Given the code freeze this week, could you please merge ASAP, so that we can
run OST with other patches?
Thanks
Vojta
On Monday, 22 February 2021 17:07:49 CET Artur Socha wrote:
And the fix for the engine is here:
https://gerrit.ovirt.org/#/c/ovirt-engine/+/113650/
Artur
On 22.02.2021 16:29, Marcin Sobczyk wrote:
> Hi,
>
> On 2/22/21 4:21 PM, Yedidyah Bar David wrote:
>> On Mon, Feb 22, 2021 at 4:51 PM Artur Socha <asocha(a)redhat.com> wrote:
>>> Hi Didi,
>>> You are probably right that enabling Strict Transport Security caused
>>> that bug as an unfortunate side-effect.
>>> Do you think that, adding some sort of exception for cert url would be
>>> an acceptable fix? For example we have this kind of rule for excluding
>>> authentication for Rest api docs.
>>
>> If we already have an exception, and hopefully some process to add one,
>> then I think it makes sense for this case as well.
>>
>> I admit, though, that I do not feel completely happy with this. On one
>> hand,
>> this is insecure, and on the other hand, there is no way to do this
>> securely
>> using the existing official means.
>>
>> This thread also made me think about the hosted-engine deploy process.
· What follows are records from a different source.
## flow/config.mk

```make
export PLATFORM = sky130hd
export DESIGN_NAME = lab4_top
export DESIGN_NICKNAME = lab4_top
export VERILOG_FILES = /design/flow/design.v
export SDC_FILE = /design/flow/constraint.sdc
export NUM_CORES = 4
export LEC_CHECK = 1
export CORE_UTILIZATION = 40
```

## flow/constraint.sdc

```tcl
current_design lab4_top

set clk_period 2.7
set clk_io_pct 0.2

create_clock -name clk0 -period $clk_period [get_ports {CLK50}]

set non_clock_inputs [all_inputs -no_clocks]
set_input_delay [expr $clk_period * $clk_io_pct] -clock clk0 $non_clock_inputs
set_output_delay [expr $clk_period * $clk_io_pct] -clock clk0 [all_outputs]
```
`flow/run.sh`:
```
#!/bin/bash
# OpenROAD 26Q1-2900-gdf79404cd8, Yosys 0.63+post, stock flow scripts
make -C /OpenROAD-flow-scripts/flow DESIGN_CONFIG=/design/flow/config.mk WORK_HOME=/design/flow/orfs finish
```
`flow/config.mk`:
```
export PLATFORM = sky130hd
export DESIGN_NAME = RegisterFile
export DESIGN_NICKNAME = RegisterFile
export VERILOG_FILES = /design/flow/design.v
export SDC_FILE = /design/flow/constraint.sdc
export NUM_CORES = 4
export LEC_CHECK = 1
export CORE_UTILIZATION = 40
```
`flow/constraint.sdc`:
```
current_design RegisterFile

set clk_period 18.3
set clk_io_pct 0.2

create_clock -name clk0 -period $clk_period [get_ports {clk_in}]

set non_clock_inputs [all_inputs -no_clocks]
set_input_delay [expr $clk_period * $clk_io_pct] -clock clk0 $non_clock_inputs
set_output_delay [expr $clk_period * $clk_io_pct] -clock clk0 [all_outputs]
```
$ cat flow/config.mk
export PLATFORM = sky130hd
export DESIGN_NAME = LoadStoreBuffer
export DESIGN_NICKNAME = LoadStoreBuffer
export VERILOG_FILES = /design/flow/design.v
export SDC_FILE = /design/flow/constraint.sdc
export NUM_CORES = 4
export LEC_CHECK = 1
export CORE_UTILIZATION = 50
$ cat flow/run.sh
#!/bin/bash
# OpenROAD 26Q1-2900-gdf79404cd8, Yosys 0.63+post, stock flow scripts
make -C /OpenROAD-flow-scripts/flow DESIGN_CONFIG=/design/flow/config.mk WORK_HOME=/design/flow/orfs finish
$ cat flow/constraint.sdc
current_design LoadStoreBuffer

set clk_period 22.1
set clk_io_pct 0.2

create_clock -name clk0 -period $clk_period [get_ports {clk_in}]

set non_clock_inputs [all_inputs -no_clocks]
set_input_delay [expr $clk_period * $clk_io_pct] -clock clk0 $non_clock_inputs
set_output_delay [expr $clk_period * $clk_io_pct] -clock clk0 [all_outputs]
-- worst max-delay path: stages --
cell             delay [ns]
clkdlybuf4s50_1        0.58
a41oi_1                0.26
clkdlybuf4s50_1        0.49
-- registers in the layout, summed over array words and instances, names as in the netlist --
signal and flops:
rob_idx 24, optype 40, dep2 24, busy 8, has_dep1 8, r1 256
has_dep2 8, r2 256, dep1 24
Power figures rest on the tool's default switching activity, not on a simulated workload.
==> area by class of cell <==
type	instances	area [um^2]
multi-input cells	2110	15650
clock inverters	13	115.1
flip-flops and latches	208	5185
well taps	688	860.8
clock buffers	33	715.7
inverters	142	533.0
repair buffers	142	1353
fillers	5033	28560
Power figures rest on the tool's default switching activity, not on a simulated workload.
### flow/run.sh
#!/bin/bash
# OpenROAD 26Q1-2900-gdf79404cd8, Yosys 0.63+post, stock flow scripts
make -C /OpenROAD-flow-scripts/flow DESIGN_CONFIG=/design/flow/config.mk WORK_HOME=/design/flow/orfs finish
### flow/config.mk
export PLATFORM = sky130hd
export DESIGN_NAME = ROM
export DESIGN_NICKNAME = ROM
export VERILOG_FILES = /design/flow/design.v
export SDC_FILE = /design/flow/constraint.sdc
export NUM_CORES = 4
export LEC_CHECK = 1
export CORE_AREA = 10 10 70 70
export DIE_AREA = 0 0 80 80
### flow/constraint.sdc
current_design ROM

set clk_period 2.1
set clk_io_pct 0.2

create_clock -name clk0 -period $clk_period

set non_clock_inputs [all_inputs -no_clocks]
set_input_delay [expr $clk_period * $clk_io_pct] -clock clk0 $non_clock_inputs
set_output_delay [expr $clk_period * $clk_io_pct] -clock clk0 [all_outputs]
### flow/design.v
module ROM(out, address);
    output reg [31:0] out;
    input  [15:0] address;  
    always @(*) begin
        case (address)
            16'h0000:  out = 32'b11111000010000000000000101000000;  
            16'h0001:  out = 32'b11111000010000000000000101100001;  
            16'h0002:  out = 32'b10001011000001010000000010000011;  
            16'h0003:  out = 32'b11001011000001010000000010000110;  
            16'h0004:  out = 32'b10101010000001010000000010000111;  
            16'h0005:  out = 32'b10001010000001010000000010001000;  
            16'h0006:  out = 32'b10001011000000010000000000000010;  
            16'h0007:  out = 32'b10001011000001010000000010000011;  
            16'h0008:  out = 32'b11001011000001010000000010000110;  
            16'h0009:  out = 32'b10101010000001010000000010000111;  
            16'h000A:  out = 32'b10001010000001010000000010001000;  
            16'h000B:  out = 32'b11111000000000000000000101000010;  
            16'h000C:  out = 32'b10110100000000000000000000001010;  
            default: out=32'hD60003E0;  
        endcase
    end
endmodule
==> flow_metrics.py <==
# Metrics from the implementation run
metrics = {
    "run_status": {
        "status": "finished, final reports clean",
    },
    "die": {
        "die_h_um": 80,
        "fp_util_pct": 18.4,
        "rows": 21,
        "ios": 48,
        "dieArea_um2": 6400,
        "die_w_um": 80,
        "core_area_um2": 3420,
    },
    "sta": {
        "final_hold_viol_count": 0,
        "setup_viol": 0,
        "finalCritPeriodShare_pct": 96.8,
        "finalCriticalPeriod_ns": 2.03,
        "slew_violations": 0,
        "rsz0062_at_grt": "no",
        "timing.hold.ws_ns": 1.31,
        "max_freq_mhz": 492,
    },
    "final_layout": {
        "layout-drive-gt1-share_pct": 52.1,
        "clkbuf_count": 0,
        "flops": 0,
        "flop_area_um2": 0,
        "post-route-util_pct": 36.0,
        "syn2layout_area_growth_pct": 95.8,
        "final_cell_area_um2": 1230,
    },
    "critical_path": {
        "crit_required_ns": 1.68,
        "endpoint_kind": "primary output",
        "cpMostUsedCell": "buf_2",
        "critical_path_class": "in -> out",
        "cp_cell_sequence": "buf_2, nor4_4, buf_4, buf_6, nand4_1, a221oi_2, buf_2",
        "start_kind": "input pin",
        "cp_num_buf_inv": 4,
        "cp_top_family": "buffers and inverters",
        "crit_arrival_ns": 1.61,
        "cpMaxStageDelayCell": "nor4_4",
        "slowest_delay_ns": 0.34,
        "crit_fanout": 2,
    },
    "grt": {
        "grt_pass1_wl_um": 3760,
        "antenna_found_initial": 0,
        "overflow": 0,
        "grt_pass1_vias": 825,
        "grt_start_max_net_pins": 12,
        "track_usage_pct": 6.79,
    },
    "power_and_ir_drop": {
        "powerDensity_nw_per_um2": 117,
        "p_leak_nw": 0.555,
        "clock_power_share_pct": 0,
        "switching_share_pct": 46.3,
        "vdd_ir_drop_max_mv": 0.0720,
        "p_int_w": 0.0000772,
        "switching_power_w": 0.0000666,
        "power.share.combinational_pct": 100.0,
        "power.share.sequential_pct": 0,
    },
    "detailed_routing": {
        "wirelength_um": 2300,
        "dr.pass1.iters": 4,
        "drc": 0,
        "num_antenna_cells": 0,
        "ant_nets": 0,
        "vias": 754,
        "first_iter_violations": 8,
        "avgRoutedWirePerCell_um": 12.0,
        "via_per_inst": 3.93,
    },
    "synthesis": {
        "synth_cells": 86,
        "ys.warnings.count": 1,
        "yosysSeqAreaShare_pct": 0,
        "ys_area_um2": 628,
        "synth.distinct_cells": 31,
        "avgSynthCellArea_um2": 7.30,
        "ys_cells": 86,
        "synth_area_um2": 628,
    },
    "placement": {
        "hpwl_um": 1850,
        "placed_cell_area_um2": 1100,
        "gp_congestion": 0.811,
        "port-buffer-count": 35,
    },
    "flow_run": {
        "warning_count": 40,
        "maxCapViolCount": 0,
    },
    "hold_path": {
        "hold_class": "in -> out",
    },
}
-- stage by stage --
stage / TNS [ns] / setup slack [ns] / total power, W / cells
after global routing: 0 / 0.0117 / 0.000158 / 192
after detailed placement: -9.69 / -0.574 / 0.000123 / 180
after global placement: -9.42 / -0.590 / 0.000121 / 180
final: 0 / 0.0663 / 0.000144 / 192
after floorplan: 0 / 0.390 / 0.0000674 / 97
after CTS: -0.00558 / -0.00558 / 0.000137 / 195
-- routing by layer --
metal	global-route usage (%)	part of all wire, %	up-vias
li1	-	-	395
met1	9.62	49	332
met2	10.8	44	27
met3	1.59	7.3	0
met4	0	0	0
met5	0	0	-
-- cells by family (layout without fill, tap and decap cells) --
family                     Yosys count  in the layout  synth area share (%)
buffers and inverters               21             70                  21.7
AOI/OAI and AO/OA                   20             20                  19.7
and+or+nand+nor                     33             33                  38.0
other                                2             13                  1.20
muxes                                2              2                  3.39
adders and majority gates            8              8                  15.9
-- tightest hold or removal path, stage by stage --
cell	delay [ns]
buf_2	0.10
buf_6	0.11
buf_4	0.10
a221oi_2	0.04
buf_2	0.11
-- cells in the mapped netlist, drive strengths merged, types with 3 or more instances --
cell   instances  area share [%]
nand2          5             3.0
nor4           4              12
inv            3             1.8
a21oi          7             5.6
o21ai          6             4.8
nor2           7             4.2
nor2b          5             5.0
buf           18              20
ha             8              16
-- layout make-up --
class,count,area (µm²)
Multi-Input combinational cell,76,621
Timing Repair Buffer,67,541
Inverter,3,11.3
Tap cell,46,57.6
Fill cell,359,2190
`timescale 1ns / 1ps
module EX_PIPE(
    input CLK,  
    input RESET,
    input ZERO,
    input [63:0] BRANCH, ALU_VAL, RT_READ, 
    input [4:0] REG_DESTINATION,
    input [5:0] ALU_CONTROL,
    input REGWRITE_IN,
    input MEM2REG_IN,
    input MEMWRITE_IN,
    input BRANCH_ZERO_IN,
    input MEMREAD_IN,
    output reg [63:0] BRANCH_OUT, RT_READ_OUT, ALU_VAL_OUT,
    output reg [4:0] REG_DESTINATION_OUT,
    output reg [5:0] ALU_CONTROL_OUT,
    output reg ZERO_OUT,
    output reg REGWRITE_OUT,
    output reg MEM2REG_OUT,
    output reg MEMWRITE_OUT,
    output reg BRANCH_ZERO_OUT,
    output reg MEMREAD_OUT
);
  always @( posedge CLK or posedge RESET) begin
        if(RESET) begin
            ZeroBranch_out <= 0;
            UnconBranch_out <= 0;
  	        memRead_out <= 0;
 	        memWrite_out <= 0;
            regWrite_out <= 0;
  	        mem2Reg_out <= 0;
            shifted_PC_out <= 0;
            alu_zero_out <= 0;
            alu_result_out <= 0;
            write_data_mem_out <= 0;
            write_reg_out <= 0;
    end
    else begin
            BRANCH_OUT        <= BRANCH;
            ALU_VAL_OUT         <= ALU_VAL;
            RT_READ_OUT         <= RT_READ;
            REG_DESTINATION_OUT <= REG_DESTINATION;
            ALU_CONTROL_OUT     <= ALU_CONTROL;
            ZERO_OUT            <= ZERO;         
            REGWRITE_OUT <= REGWRITE_IN;
            MEM2REG_OUT <= MEM2REG_IN;
            MEMREAD_OUT <= MEMREAD_IN;
            MEMWRITE_OUT <= MEMWRITE_IN;
            BRANCH_ZERO_OUT <= BRANCH_ZERO_IN;
    end
end
endmodule
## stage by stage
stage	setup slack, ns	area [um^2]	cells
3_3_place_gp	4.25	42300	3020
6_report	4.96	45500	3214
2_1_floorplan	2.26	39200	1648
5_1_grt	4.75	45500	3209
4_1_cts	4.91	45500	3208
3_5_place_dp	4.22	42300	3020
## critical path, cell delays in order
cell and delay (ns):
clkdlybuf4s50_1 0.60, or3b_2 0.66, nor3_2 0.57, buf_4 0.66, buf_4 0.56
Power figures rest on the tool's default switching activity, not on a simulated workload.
>> In standalone engine setup, the user is responsible for installing the
>> OS,
>> so it's up to the user to control (or not) generation of the sshd
>> private key
>> for allowing later secure access to it using ssh. For hosted-engine,
>> it's us,
>> and I do not think we do anything around this. Perhaps we should.
>>
>> TL;DR: IMO:
>> 1. Please add an exception. Please open another bug for this.
>> 2. We should document how to get the engine CA cert not using https:
>> ssh to the engine machine; cat /etc/pki/ovirt-engine/ca.pem .
>> 3. We should consider our options for hosted-engine. Filed now [1].
>>
>> [1]
https://bugzilla.redhat.com/show_bug.cgi?id=1931510
>>
>> Best regards,
>
> For now I posted a patch for OST that will unblock basic suite [2].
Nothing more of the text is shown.